* What you should do
Scan the data, and whenever a line contains "global", copy it.

* Task input
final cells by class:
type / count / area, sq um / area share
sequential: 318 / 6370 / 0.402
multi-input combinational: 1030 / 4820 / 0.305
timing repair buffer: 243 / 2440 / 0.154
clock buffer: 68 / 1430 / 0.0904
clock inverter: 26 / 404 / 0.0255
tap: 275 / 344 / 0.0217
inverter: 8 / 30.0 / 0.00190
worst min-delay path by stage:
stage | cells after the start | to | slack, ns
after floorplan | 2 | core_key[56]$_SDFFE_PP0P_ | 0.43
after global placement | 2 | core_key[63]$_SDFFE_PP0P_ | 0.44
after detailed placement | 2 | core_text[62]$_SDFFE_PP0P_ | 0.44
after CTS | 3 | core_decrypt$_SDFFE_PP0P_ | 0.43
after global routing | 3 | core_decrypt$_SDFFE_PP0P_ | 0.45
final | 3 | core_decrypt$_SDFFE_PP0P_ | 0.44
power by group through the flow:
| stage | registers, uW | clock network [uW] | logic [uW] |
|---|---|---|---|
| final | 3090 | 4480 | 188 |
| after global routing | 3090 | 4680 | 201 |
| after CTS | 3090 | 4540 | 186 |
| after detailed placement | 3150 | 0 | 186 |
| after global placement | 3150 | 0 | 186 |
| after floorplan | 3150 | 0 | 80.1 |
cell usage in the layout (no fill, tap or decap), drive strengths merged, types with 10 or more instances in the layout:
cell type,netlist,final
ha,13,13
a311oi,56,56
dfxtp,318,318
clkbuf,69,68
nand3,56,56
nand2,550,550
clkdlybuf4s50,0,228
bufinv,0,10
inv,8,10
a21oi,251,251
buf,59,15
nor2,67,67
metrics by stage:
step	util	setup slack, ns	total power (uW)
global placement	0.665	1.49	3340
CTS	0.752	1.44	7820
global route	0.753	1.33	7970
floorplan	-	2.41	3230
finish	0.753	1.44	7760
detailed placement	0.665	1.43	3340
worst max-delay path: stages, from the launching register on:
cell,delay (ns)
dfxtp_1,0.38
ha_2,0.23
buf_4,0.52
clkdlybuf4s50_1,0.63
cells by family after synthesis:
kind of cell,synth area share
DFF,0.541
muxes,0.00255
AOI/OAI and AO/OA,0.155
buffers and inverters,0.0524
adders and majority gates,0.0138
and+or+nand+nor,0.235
$ cat src/rtl/ex_muldiv_ctrl.sv
// Sequencer for the shared HI/LO multiplier and divider: accepts one request from EX,
// stalls the pipeline, launches the selected unit and captures its 64-bit result.
`timescale 1ns/1ps
module ex_muldiv_ctrl #(
   parameter int MUL_LAT = 2
) (
   input  logic        clk,
   input  logic        reset,
   input  logic        req_valid,
   input  logic [1:0]  req_op,
   input  logic [31:0] req_a,
   input  logic [31:0] req_b,
   input  logic        flush,
   input  logic        is_busbusy,
   output logic        stall_req,
   output logic        opreat_over,
   output logic [31:0] hi_value,
   output logic [31:0] lo_value,
   output logic        mul_start,
   output logic        mul_sign,
   output logic        div_start,
   output logic        div_sign,
   output logic        div_abort,
   output logic [31:0] op_a,
   output logic [31:0] op_b,
   input  logic [63:0] mul_result,
   input  logic [63:0] div_result,
   input  logic        div_done
);

   typedef enum logic [1:0] {
      S_IDLE,
      S_MUL,
      S_DIV,
      S_DONE
   } state_e;

   localparam logic [3:0] MUL_LAST = 4'(MUL_LAT - 1);

   state_e      state_q, state_d;
   logic [3:0]  cnt_q, cnt_d;
   logic        sign_q, sign_d;
   logic [31:0] op_a_q, op_a_d;
   logic [31:0] op_b_q, op_b_d;
   logic [31:0] hi_q, hi_d;
   logic [31:0] lo_q, lo_d;

   always_comb begin
      // NOTE: every signal assigned here gets a default first, otherwise paths that
      // leave it untouched would infer a latch.
      state_d = state_q;
      cnt_d   = cnt_q;
      sign_d  = sign_q;
      op_a_d  = op_a_q;
      op_b_d  = op_b_q;
      hi_d    = hi_q;
      lo_d    = lo_q;

      case (state_q)
         S_IDLE: begin
            if (req_valid && !flush) begin
               op_a_d = req_a;
               op_b_d = req_b;
               sign_d = req_op[0];
               cnt_d  = 4'd0;
               if (!req_op[1]) begin
                  state_d = S_MUL;
               end else if (req_b != 32'd0) begin
                  state_d = S_DIV;
               end else begin
                  // Divide by zero completes immediately with a fixed result.
                  state_d = S_DONE;
                  hi_d    = req_a;
                  lo_d    = 32'hFFFF_FFFF;
               end
            end
         end

         S_MUL: begin
            if (flush) begin
               state_d = S_IDLE;
            end else if (cnt_q == MUL_LAST) begin
               hi_d    = mul_result[63:32];
               lo_d    = mul_result[31:0];
               state_d = S_DONE;
            end else begin
               cnt_d = cnt_q + 4'd1;
            end
         end

         S_DIV: begin
            if (flush) begin
               state_d = S_IDLE;
            end else begin
               // A non-zero count marks that the start pulse has already gone out.
               cnt_d = 4'd1;
               if (div_done) begin
                  hi_d    = div_result[63:32];
                  lo_d    = div_result[31:0];
                  state_d = S_DONE;
               end
            end
         end

         S_DONE: begin
            if (flush || !is_busbusy) begin
               state_d = S_IDLE;
            end
         end

         default: state_d = S_IDLE;
      endcase
   end

   // NOTE: state registers use non-blocking assignments so every flop samples the
   // pre-edge values of the others.
   always_ff @(posedge clk) begin
      if (reset) begin
         state_q <= S_IDLE;
         cnt_q   <= 4'd0;
         sign_q  <= 1'b0;
         op_a_q  <= 32'd0;
         op_b_q  <= 32'd0;
         hi_q    <= 32'd0;
         lo_q    <= 32'd0;
      end else begin
         state_q <= state_d;
         cnt_q   <= cnt_d;
         sign_q  <= sign_d;
         op_a_q  <= op_a_d;
         op_b_q  <= op_b_d;
         hi_q    <= hi_d;
         lo_q    <= lo_d;
      end
   end

   assign stall_req   = ((state_q == S_IDLE) && req_valid && !flush) ||
                        (state_q == S_MUL) || (state_q == S_DIV);
   assign opreat_over = (state_q == S_DONE);
   assign mul_start   = (state_q == S_MUL) && (cnt_q == 4'd0);
   assign div_start   = (state_q == S_DIV) && (cnt_q == 4'd0);
   assign div_abort   = flush && (state_q == S_DIV);
   assign mul_sign    = sign_q;
   assign div_sign    = sign_q;
   assign op_a        = op_a_q;
   assign op_b        = op_b_q;
   assign hi_value    = hi_q;
   assign lo_value    = lo_q;

endmodule

$ cat config.mk
export PLATFORM = sky130hd
export DESIGN_NAME = ex_muldiv_ctrl
export DESIGN_NICKNAME = d
export VERILOG_FILES = /design/src/rtl/ex_muldiv_ctrl.sv
export SDC_FILE = /design/constraint.sdc
export NUM_CORES = 1
export LEC_CHECK = 0
export ABC_AREA = 1
export CAP_MARGIN = 25
export CORE_ASPECT_RATIO = 1.25
export CORE_MARGIN = 2
export CORE_UTILIZATION = 40
export DETAILED_ROUTE_END_ITERATION = 12
export HOLD_SLACK_MARGIN = 0.15
export PLACE_DENSITY = 0.81
export SLEW_MARGIN = 5
export SYNTH_ARGS = -nofsm -noshare
export SYNTH_HDL_FRONTEND = slang
export SYNTH_SLANG_ARGS = --single-unit
$ cat constraint.sdc
create_clock -name clk -period 2.5 [get_ports clk]
set_clock_uncertainty 0.05 [all_clocks]
set_input_delay 0.75 -clock clk [delete_from_list [all_inputs] [get_ports clk]]
set_output_delay 0.75 -clock clk [all_outputs]
set_load 0.01 [all_outputs]
**Word level (Yosys, flattened, before mapping)**

Index checks and enable logic that the tools add are counted.
W data, S select, Z words.

- Logic and storage cells: 72
- Bits in registers: 135
- Input port bits: 200
- Output and inout port bits: 135

- Equality and inequality tests: 15
- $add $sub $neg: 1
- Reduce and logical (&&, ||, !) cells: 19
- Multiplexer cells: 30

Operator list:

| cell | count |
|---|---|
| $mux W32 | 14 |
| $pmux W32 S3 | 2 |
| $reduce_bool A32 Y1 | 1 |
| $mux W4 | 4 |
| $ne A2 B2 Y1 const B | 8 |
| $mux W2 | 7 |
| $pmux W4 S3 | 1 |
| $pmux W2 S4 | 1 |
| $reduce_and A8 Y1 | 1 |
| $logic_and A1 B1 Y1 | 6 |
| $ne A3 B3 Y1 const B | 2 |
| $reduce_and A5 Y1 | 1 |
| $add A4 B1 Y4 const B | 1 |
| $eq A2 B2 Y1 const B | 2 |
| $eq A4 B1 Y1 const B | 1 |
| $logic_not A4 Y1 | 1 |
| $reduce_and A4 Y1 | 1 |
| $logic_or A1 B1 Y1 | 3 |
| $reduce_bool A3 Y1 | 1 |
| $eq A2 B1 Y1 const B | 1 |
| $logic_not A1 Y1 | 2 |
| $logic_not A2 Y1 | 1 |
| $ne A2 B1 Y1 const B | 1 |
| $reduce_and A2 Y1 | 1 |
| $mux W1 | 1 |

**Longest topological paths before layout**

- Word-level depth: 5
- Mapped depth: 12
- Depth with buffers taken out: 10

**Worst setup path before layout**

OpenSTA, ideal clock, no wires.

- Path type: in2out
- Start: input port req_valid
- End: output port stall_req
- Arrival: 1.476 ns
- Stages on the path: 5
- Required time: 1.700 ns
- Buffers on the path: 1
- Slack: 0.224 ns
- Cells stage by stage: inv_1 > nor3_4 > inv_2 > clkbuf_1 > nand3_1

- Cells in the longest elaborated chain, start to end: 4

Ends and longest elaborated chain:

| element | line | RTL |
|---|---|---|
| from (decl) | 9 | `input logic req_valid,` |
| $logic_and A1 B1 Y1 (2 in series) | 137 | `assign stall_req = ((state_q == S_IDLE) && req_valid && !flush) \|\|` |
| $logic_or A1 B1 Y1 | 137 |  |
| $logic_or A1 B1 Y1 | 138 | `(state_q == S_MUL) \|\| (state_q == S_DIV);` |
| to (decl) | 15 | `output logic stall_req,` |

Every way passes these cells.

**Worst setup path after layout**

- Start: register state_q[1]
- End: output port opreat_over

- Cells in the longest elaborated chain, start to end: 1

Ends and longest elaborated chain:

| element | line | RTL |
|---|---|---|
| from (decl) | 40 | `state_e state_q, state_d;` |
| from (signal assigned) | 127 | `state_q <= state_d;` |
| $eq A2 B2 Y1 | 139 | `assign opreat_over = (state_q == S_DONE);` |
| to (decl) | 16 | `output logic opreat_over,` |

Every way passes these cells.
===== src/rtl/imm_extend_pkg.sv =====
// Shared types and constants for the pipelined immediate-extension unit.
// The rotate helper keeps the data-processing immediate arithmetic in one place.
package imm_extend_pkg;

    localparam int IMM_W       = 24;
    localparam int ROT_BASE_W  = 32;
    localparam int ROT_AMT_W   = $clog2(ROT_BASE_W);

    typedef enum logic [2:0] {
        ZX8  = 3'b000,
        ZX12 = 3'b001,
        BR   = 3'b010,
        ROT  = 3'b011,
        SX24 = 3'b100
    } imm_src_e;

    // Stage-1 payload; imm_src stays raw so unsupported encodings survive to decode.
    typedef struct packed {
        logic [IMM_W-1:0] imm;
        logic [2:0]       imm_src;
        logic             carry;
    } s1_req_t;

    function automatic logic [ROT_BASE_W-1:0] rotr32(
        input logic [ROT_BASE_W-1:0] value,
        input logic [ROT_AMT_W-1:0]  amount
    );
        logic [2*ROT_BASE_W-1:0] w_double;
        w_double = {value, value} >> amount;
        return w_double[ROT_BASE_W-1:0];
    endfunction

endpackage


===== src/rtl/imm_extend_core.sv =====
// Combinational immediate decode: mode select, rotate and shifter carry-out.
// Sits between the two pipeline stages and can be exercised standalone.
module imm_extend_core
    import imm_extend_pkg::*;
#(
    parameter int DATA_W = 32
) (
    input  logic [IMM_W-1:0]  i_imm,
    input  logic [2:0]        i_imm_src,
    input  logic              i_carry_in,
    output logic [DATA_W-1:0] o_ext_imm,
    output logic              o_shift_carry,
    output logic              o_illegal
);

    logic [ROT_BASE_W-1:0] w_rot_base;
    logic [ROT_BASE_W-1:0] w_rot;
    logic                  w_rot_zero;

    assign w_rot_base = {{(ROT_BASE_W-8){1'b0}}, i_imm[7:0]};
    assign w_rot      = rotr32(w_rot_base, {i_imm[11:8], 1'b0});
    assign w_rot_zero = (i_imm[11:8] == 4'd0);

    always_comb begin
        // NOTE: every output gets a default before the case so no path leaves one unassigned (no latch).
        o_ext_imm     = '0;
        o_shift_carry = i_carry_in;
        o_illegal     = 1'b0;
        case (i_imm_src)
            ZX8:  o_ext_imm = DATA_W'(i_imm[7:0]);
            ZX12: o_ext_imm = DATA_W'(i_imm[11:0]);
            BR:   o_ext_imm = DATA_W'($signed({i_imm, 2'b00}));
            ROT: begin
                o_ext_imm     = DATA_W'(w_rot);
                o_shift_carry = w_rot_zero ? i_carry_in : w_rot[ROT_BASE_W-1];
            end
            SX24: o_ext_imm = DATA_W'($signed(i_imm));
            default: o_illegal = 1'b1;
        endcase
    end

endmodule


===== src/rtl/imm_extend_pipe.sv =====
// Two-stage immediate extender with valid/ready handshake, back-pressure and flush.
// S1 captures the request, S2 holds the decoded result that drives the outputs.
module imm_extend_pipe
    import imm_extend_pkg::*;
#(
    parameter int DATA_W = 32,
    parameter int TAG_W  = 4
) (
    input  logic              clk,
    input  logic              reset,
    input  logic              in_valid,
    output logic              in_ready,
    input  logic [IMM_W-1:0]  imm,
    input  logic [2:0]        imm_src,
    input  logic              carry_in,
    input  logic [TAG_W-1:0]  tag_in,
    input  logic              flush,
    output logic              out_valid,
    input  logic              out_ready,
    output logic [DATA_W-1:0] ext_imm,
    output logic              shift_carry,
    output logic              illegal,
    output logic [TAG_W-1:0]  tag_out
);

    logic              r_s1_valid;
    s1_req_t           r_s1_req;
    logic [TAG_W-1:0]  r_s1_tag;

    logic              r_s2_valid;
    logic [DATA_W-1:0] r_ext_imm;
    logic              r_shift_carry;
    logic              r_illegal;
    logic [TAG_W-1:0]  r_tag;

    logic              w_s2_load;
    logic              w_s1_accept;
    logic              w_s2_capture;
    logic [DATA_W-1:0] w_core_ext;
    logic              w_core_carry;
    logic              w_core_illegal;

    // S2 takes a new entry when empty or when its current one retires this edge.
    assign w_s2_load    = !r_s2_valid || out_ready;
    assign in_ready     = !flush && (!r_s1_valid || w_s2_load);
    assign w_s1_accept  = in_valid && in_ready;
    assign w_s2_capture = !flush && w_s2_load && r_s1_valid;

    always_ff @(posedge clk or negedge reset) begin
        // NOTE: state uses non-blocking assignments so every flop samples pre-edge values.
        if (!reset) begin
            r_s1_valid <= 1'b0;
            r_s2_valid <= 1'b0;
        end else if (flush) begin
            r_s1_valid <= 1'b0;
            r_s2_valid <= 1'b0;
        end else begin
            if (w_s2_load) begin
                r_s2_valid <= r_s1_valid;
            end
            if (w_s1_accept) begin
                r_s1_valid <= 1'b1;
            end else if (w_s2_load) begin
                r_s1_valid <= 1'b0;
            end
        end
    end

    // NOTE: S1 payload is qualified by r_s1_valid, so it needs no reset.
    always_ff @(posedge clk) begin
        if (w_s1_accept) begin
            r_s1_req.imm     <= imm;
            r_s1_req.imm_src <= imm_src;
            r_s1_req.carry   <= carry_in;
            r_s1_tag         <= tag_in;
        end
    end

    imm_extend_core #(
        .DATA_W (DATA_W)
    ) u_core (
        .i_imm         (r_s1_req.imm),
        .i_imm_src     (r_s1_req.imm_src),
        .i_carry_in    (r_s1_req.carry),
        .o_ext_imm     (w_core_ext),
        .o_shift_carry (w_core_carry),
        .o_illegal     (w_core_illegal)
    );

    // Output flops are reset so a cleared pipeline presents all-zero results.
    always_ff @(posedge clk or negedge reset) begin
        if (!reset) begin
            r_ext_imm     <= '0;
            r_shift_carry <= 1'b0;
            r_illegal     <= 1'b0;
            r_tag         <= '0;
        end else if (w_s2_capture) begin
            r_ext_imm     <= w_core_ext;
            r_shift_carry <= w_core_carry;
            r_illegal     <= w_core_illegal;
            r_tag         <= r_s1_tag;
        end
    end

    assign out_valid   = r_s2_valid;
    assign ext_imm     = r_ext_imm;
    assign shift_carry = r_shift_carry;
    assign illegal     = r_illegal;
    assign tag_out     = r_tag;

endmodule


===== config.mk =====
export PLATFORM = sky130hd
export DESIGN_NAME = imm_extend_pipe
export DESIGN_NICKNAME = d
export VERILOG_FILES = /design/src/rtl/imm_extend_pkg.sv /design/src/rtl/imm_extend_core.sv /design/src/rtl/imm_extend_pipe.sv
export SDC_FILE = /design/constraint.sdc
export NUM_CORES = 1
export LEC_CHECK = 0
export ABC_AREA = 1
export BUFFER_PORTS_ARGS = -buffer_cell sky130_fd_sc_hd__buf_2
export CORE_ASPECT_RATIO = 1.25
export CORE_MARGIN = 10
export CORE_UTILIZATION = 59
export DETAILED_ROUTE_END_ITERATION = 10
export HOLD_SLACK_MARGIN = 0.1
export PLACE_DENSITY = 0.81
export SKIP_CTS_REPAIR_TIMING = 1
export SYNTH_ARGS = -nofsm -noshare
export SYNTH_HDL_FRONTEND = slang
export SYNTH_SLANG_ARGS = --single-unit

===== constraint.sdc =====
create_clock -name clk -period 3.96 [get_ports clk]
set_input_delay 0 -clock clk [delete_from_list [all_inputs] [get_ports clk]]
set_output_delay 0 -clock clk [all_outputs]
set_load 0.02 [all_outputs]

* Result of this exercise
after global placement | 2 | core_key[63]$_SDFFE_PP0P_ | 0.44
after global routing | 3 | core_decrypt$_SDFFE_PP0P_ | 0.45
| after global routing | 3090 | 4680 | 201 |
| after global placement | 3150 | 0 | 186 |
global placement	0.665	1.49	3340
global route	0.753	1.33	7970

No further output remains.